| Problem details |
Reading the listing below, restate each entry exactly as written.

| Exercise material |
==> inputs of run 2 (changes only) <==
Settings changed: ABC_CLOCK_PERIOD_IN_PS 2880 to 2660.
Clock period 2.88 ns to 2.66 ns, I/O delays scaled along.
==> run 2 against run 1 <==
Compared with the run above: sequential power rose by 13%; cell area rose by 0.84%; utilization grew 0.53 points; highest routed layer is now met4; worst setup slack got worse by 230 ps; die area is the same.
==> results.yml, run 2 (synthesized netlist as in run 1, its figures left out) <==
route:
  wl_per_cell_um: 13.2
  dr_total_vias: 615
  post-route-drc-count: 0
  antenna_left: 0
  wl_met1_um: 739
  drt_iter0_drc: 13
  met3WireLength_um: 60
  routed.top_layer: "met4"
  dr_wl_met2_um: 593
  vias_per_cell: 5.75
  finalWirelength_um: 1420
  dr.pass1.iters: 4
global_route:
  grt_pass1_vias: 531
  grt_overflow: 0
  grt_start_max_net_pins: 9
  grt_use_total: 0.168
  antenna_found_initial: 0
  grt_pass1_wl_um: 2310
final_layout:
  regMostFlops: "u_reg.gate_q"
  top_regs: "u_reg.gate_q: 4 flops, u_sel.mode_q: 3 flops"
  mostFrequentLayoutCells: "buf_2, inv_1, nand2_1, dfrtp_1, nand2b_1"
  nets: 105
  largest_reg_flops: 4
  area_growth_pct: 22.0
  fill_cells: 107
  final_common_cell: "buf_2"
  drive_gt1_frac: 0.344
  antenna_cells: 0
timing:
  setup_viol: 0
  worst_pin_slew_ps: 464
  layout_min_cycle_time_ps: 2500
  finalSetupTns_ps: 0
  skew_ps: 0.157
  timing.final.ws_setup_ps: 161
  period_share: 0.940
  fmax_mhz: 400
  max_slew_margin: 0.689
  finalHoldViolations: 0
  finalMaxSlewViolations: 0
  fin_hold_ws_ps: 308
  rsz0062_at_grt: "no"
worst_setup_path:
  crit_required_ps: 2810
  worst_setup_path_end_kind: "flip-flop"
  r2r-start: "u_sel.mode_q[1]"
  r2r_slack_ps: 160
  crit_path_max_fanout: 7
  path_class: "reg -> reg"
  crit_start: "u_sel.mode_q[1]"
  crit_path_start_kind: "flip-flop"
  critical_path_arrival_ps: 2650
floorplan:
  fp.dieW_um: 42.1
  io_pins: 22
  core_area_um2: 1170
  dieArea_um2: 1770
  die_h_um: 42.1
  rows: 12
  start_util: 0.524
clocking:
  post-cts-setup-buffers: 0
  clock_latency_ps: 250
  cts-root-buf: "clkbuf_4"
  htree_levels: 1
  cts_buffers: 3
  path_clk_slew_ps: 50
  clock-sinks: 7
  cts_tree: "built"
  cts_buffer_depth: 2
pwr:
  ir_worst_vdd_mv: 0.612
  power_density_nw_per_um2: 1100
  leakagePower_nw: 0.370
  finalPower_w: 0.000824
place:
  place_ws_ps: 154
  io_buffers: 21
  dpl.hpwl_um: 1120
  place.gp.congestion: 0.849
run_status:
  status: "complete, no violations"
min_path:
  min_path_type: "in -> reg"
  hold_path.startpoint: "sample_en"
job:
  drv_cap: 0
**src/rtl/dither_pkg.sv**
```systemverilog
package dither_pkg;
  // Strobes from the sweep control to the triangle datapath
  typedef struct packed {
    logic clear;      // force triangle to its minimum
    logic step;       // advance triangle by one position
    logic falling;    // current half-sweep is descending
    logic loadDepth;  // triangle at minimum: depth select may be taken
  } ditherStrobes_t;
endpackage

```
**src/rtl/dither_ctrl.sv**
```systemverilog
module dither_ctrl
  import dither_pkg::*;
#(
  parameter int PHASE_W = 12
) (
  input  logic           clk,
  input  logic           rstN,
  input  logic           spreadEn,
  output ditherStrobes_t strobes
);
  logic [PHASE_W-1:0] phaseQ;
  logic               atMin;

  // phase wraps naturally at 2^PHASE_W, giving the sweep period
  always_ff @(posedge clk) begin
    if (!rstN) begin
      phaseQ <= '0;
    end else if (!spreadEn) begin
      phaseQ <= '0;
    end else begin
      phaseQ <= phaseQ + 1'b1;
    end
  end

  assign atMin = (phaseQ == '0);

  always_comb begin
    strobes.clear     = !spreadEn;
    strobes.step      = spreadEn;
    // upper half of the phase space walks the triangle back down
    strobes.falling   = phaseQ[PHASE_W-1];
    strobes.loadDepth = !spreadEn || atMin;
  end
endmodule

```
**src/rtl/dither_dp.sv**
```systemverilog
module dither_dp
  import dither_pkg::*;
#(
  parameter int PHASE_W = 12
) (
  input  logic             clk,
  input  logic             rstN,
  input  logic             sel2pct,
  input  ditherStrobes_t   strobes,
  output logic [PHASE_W:0] offsetWord
);
  logic [PHASE_W-1:0] triQ;
  logic               wideQ;  // 1 selects the doubled (4%) depth

  always_ff @(posedge clk) begin
    if (!rstN) begin
      triQ <= '0;
    end else if (strobes.clear) begin
      triQ <= '0;
    end else if (strobes.step) begin
      if (strobes.falling) triQ <= triQ - 1'b1;
      else                 triQ <= triQ + 1'b1;
    end
  end

  always_ff @(posedge clk) begin
    if (!rstN) begin
      wideQ <= 1'b0;
    end else if (strobes.loadDepth) begin
      wideQ <= !sel2pct;
    end
  end

  assign offsetWord = wideQ ? {triQ, 1'b0} : {1'b0, triQ};
endmodule

```
**src/rtl/tri_dither_gen.sv**
```systemverilog
module tri_dither_gen
  import dither_pkg::*;
#(
  parameter int PHASE_W = 12
) (
  input  logic             clk,
  input  logic             rstN,
  input  logic             spreadEn,
  input  logic             sel2pct,
  output logic [PHASE_W:0] offsetWord
);
  ditherStrobes_t strobes;

  dither_ctrl #(.PHASE_W(PHASE_W)) u_ctrl (
    .clk      (clk),
    .rstN     (rstN),
    .spreadEn (spreadEn),
    .strobes  (strobes)
  );

  dither_dp #(.PHASE_W(PHASE_W)) u_dp (
    .clk        (clk),
    .rstN       (rstN),
    .sel2pct    (sel2pct),
    .strobes    (strobes),
    .offsetWord (offsetWord)
  );
endmodule

```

| Your solution |
==> inputs of run 2 (changes only) <==
Settings changed: ABC_CLOCK_PERIOD_IN_PS 2880 to 2660.
Clock period 2.88 ns to 2.66 ns, I/O delays scaled along.
==> run 2 against run 1 <==
Compared with the run above: sequential power rose by 13%; cell area rose by 0.84%; utilization grew 0.53 points; highest routed layer is now met4; worst setup slack got worse by 230 ps; die area is the same.
==> results.yml, run 2 (synthesized netlist as in run 1, its figures left out) <==
route:
  wl_per_cell_um: 13.2
  dr_total_vias: 615
  post-route-drc-count: 0
  antenna_left: 0
  wl_met1_um: 739
  drt_iter0_drc: 13
  met3WireLength_um: 60
  routed.top_layer: "met4"
  dr_wl_met2_um: 593
  vias_per_cell: 5.75
  finalWirelength_um: 1420
  dr.pass1.iters: 4
global_route:
  grt_pass1_vias: 531
  grt_overflow: 0
  grt_start_max_net_pins: 9
  grt_use_total: 0.168
  antenna_found_initial: 0
  grt_pass1_wl_um: 2310
final_layout:
  regMostFlops: "u_reg.gate_q"
  top_regs: "u_reg.gate_q: 4 flops, u_sel.mode_q: 3 flops"
  mostFrequentLayoutCells: "buf_2, inv_1, nand2_1, dfrtp_1, nand2b_1"
  nets: 105
  largest_reg_flops: 4
  area_growth_pct: 22.0
  fill_cells: 107
  final_common_cell: "buf_2"
  drive_gt1_frac: 0.344
  antenna_cells: 0
timing:
  setup_viol: 0
  worst_pin_slew_ps: 464
  layout_min_cycle_time_ps: 2500
  finalSetupTns_ps: 0
  skew_ps: 0.157
  timing.final.ws_setup_ps: 161
  period_share: 0.940
  fmax_mhz: 400
  max_slew_margin: 0.689
  finalHoldViolations: 0
  finalMaxSlewViolations: 0
  fin_hold_ws_ps: 308
  rsz0062_at_grt: "no"
worst_setup_path:
  crit_required_ps: 2810
  worst_setup_path_end_kind: "flip-flop"
  r2r-start: "u_sel.mode_q[1]"
  r2r_slack_ps: 160
  crit_path_max_fanout: 7
  path_class: "reg -> reg"
  crit_start: "u_sel.mode_q[1]"
  crit_path_start_kind: "flip-flop"
  critical_path_arrival_ps: 2650
floorplan:
  fp.dieW_um: 42.1
  io_pins: 22
  core_area_um2: 1170
  dieArea_um2: 1770
  die_h_um: 42.1
  rows: 12
  start_util: 0.524
clocking:
  post-cts-setup-buffers: 0
  clock_latency_ps: 250
  cts-root-buf: "clkbuf_4"
  htree_levels: 1
  cts_buffers: 3
  path_clk_slew_ps: 50
  clock-sinks: 7
  cts_tree: "built"
  cts_buffer_depth: 2
pwr:
  ir_worst_vdd_mv: 0.612
  power_density_nw_per_um2: 1100
  leakagePower_nw: 0.370
  finalPower_w: 0.000824
place:
  place_ws_ps: 154
  io_buffers: 21
  dpl.hpwl_um: 1120
  place.gp.congestion: 0.849
run_status:
  status: "complete, no violations"
min_path:
  min_path_type: "in -> reg"
  hold_path.startpoint: "sample_en"
job:
  drv_cap: 0
**src/rtl/dither_pkg.sv**
```systemverilog
package dither_pkg;
  // Strobes from the sweep control to the triangle datapath
  typedef struct packed {
    logic clear;      // force triangle to its minimum
    logic step;       // advance triangle by one position
    logic falling;    // current half-sweep is descending
    logic loadDepth;  // triangle at minimum: depth select may be taken
  } ditherStrobes_t;
endpackage

```
**src/rtl/dither_ctrl.sv**
```systemverilog
module dither_ctrl
  import dither_pkg::*;
#(
  parameter int PHASE_W = 12
) (
  input  logic           clk,
  input  logic           rstN,
  input  logic           spreadEn,
  output ditherStrobes_t strobes
);
  logic [PHASE_W-1:0] phaseQ;
  logic               atMin;

  // phase wraps naturally at 2^PHASE_W, giving the sweep period
  always_ff @(posedge clk) begin
    if (!rstN) begin
      phaseQ <= '0;
    end else if (!spreadEn) begin
      phaseQ <= '0;
    end else begin
      phaseQ <= phaseQ + 1'b1;
    end
  end

  assign atMin = (phaseQ == '0);

  always_comb begin
    strobes.clear     = !spreadEn;
    strobes.step      = spreadEn;
    // upper half of the phase space walks the triangle back down
    strobes.falling   = phaseQ[PHASE_W-1];
    strobes.loadDepth = !spreadEn || atMin;
  end
endmodule

```
**src/rtl/dither_dp.sv**
```systemverilog
module dither_dp
  import dither_pkg::*;
#(
  parameter int PHASE_W = 12
) (
  input  logic             clk,
  input  logic             rstN,
  input  logic             sel2pct,
  input  ditherStrobes_t   strobes,
  output logic [PHASE_W:0] offsetWord
);
  logic [PHASE_W-1:0] triQ;
  logic               wideQ;  // 1 selects the doubled (4%) depth

  always_ff @(posedge clk) begin
    if (!rstN) begin
      triQ <= '0;
    end else if (strobes.clear) begin
      triQ <= '0;
    end else if (strobes.step) begin
      if (strobes.falling) triQ <= triQ - 1'b1;
      else                 triQ <= triQ + 1'b1;
    end
  end

  always_ff @(posedge clk) begin
    if (!rstN) begin
      wideQ <= 1'b0;
    end else if (strobes.loadDepth) begin
      wideQ <= !sel2pct;
    end
  end

  assign offsetWord = wideQ ? {triQ, 1'b0} : {1'b0, triQ};
endmodule

```
**src/rtl/tri_dither_gen.sv**
```systemverilog
module tri_dither_gen
  import dither_pkg::*;
#(
  parameter int PHASE_W = 12
) (
  input  logic             clk,
  input  logic             rstN,
  input  logic             spreadEn,
  input  logic             sel2pct,
  output logic [PHASE_W:0] offsetWord
);
  ditherStrobes_t strobes;

  dither_ctrl #(.PHASE_W(PHASE_W)) u_ctrl (
    .clk      (clk),
    .rstN     (rstN),
    .spreadEn (spreadEn),
    .strobes  (strobes)
  );

  dither_dp #(.PHASE_W(PHASE_W)) u_dp (
    .clk        (clk),
    .rstN       (rstN),
    .sel2pct    (sel2pct),
    .strobes    (strobes),
    .offsetWord (offsetWord)
  );
endmodule

```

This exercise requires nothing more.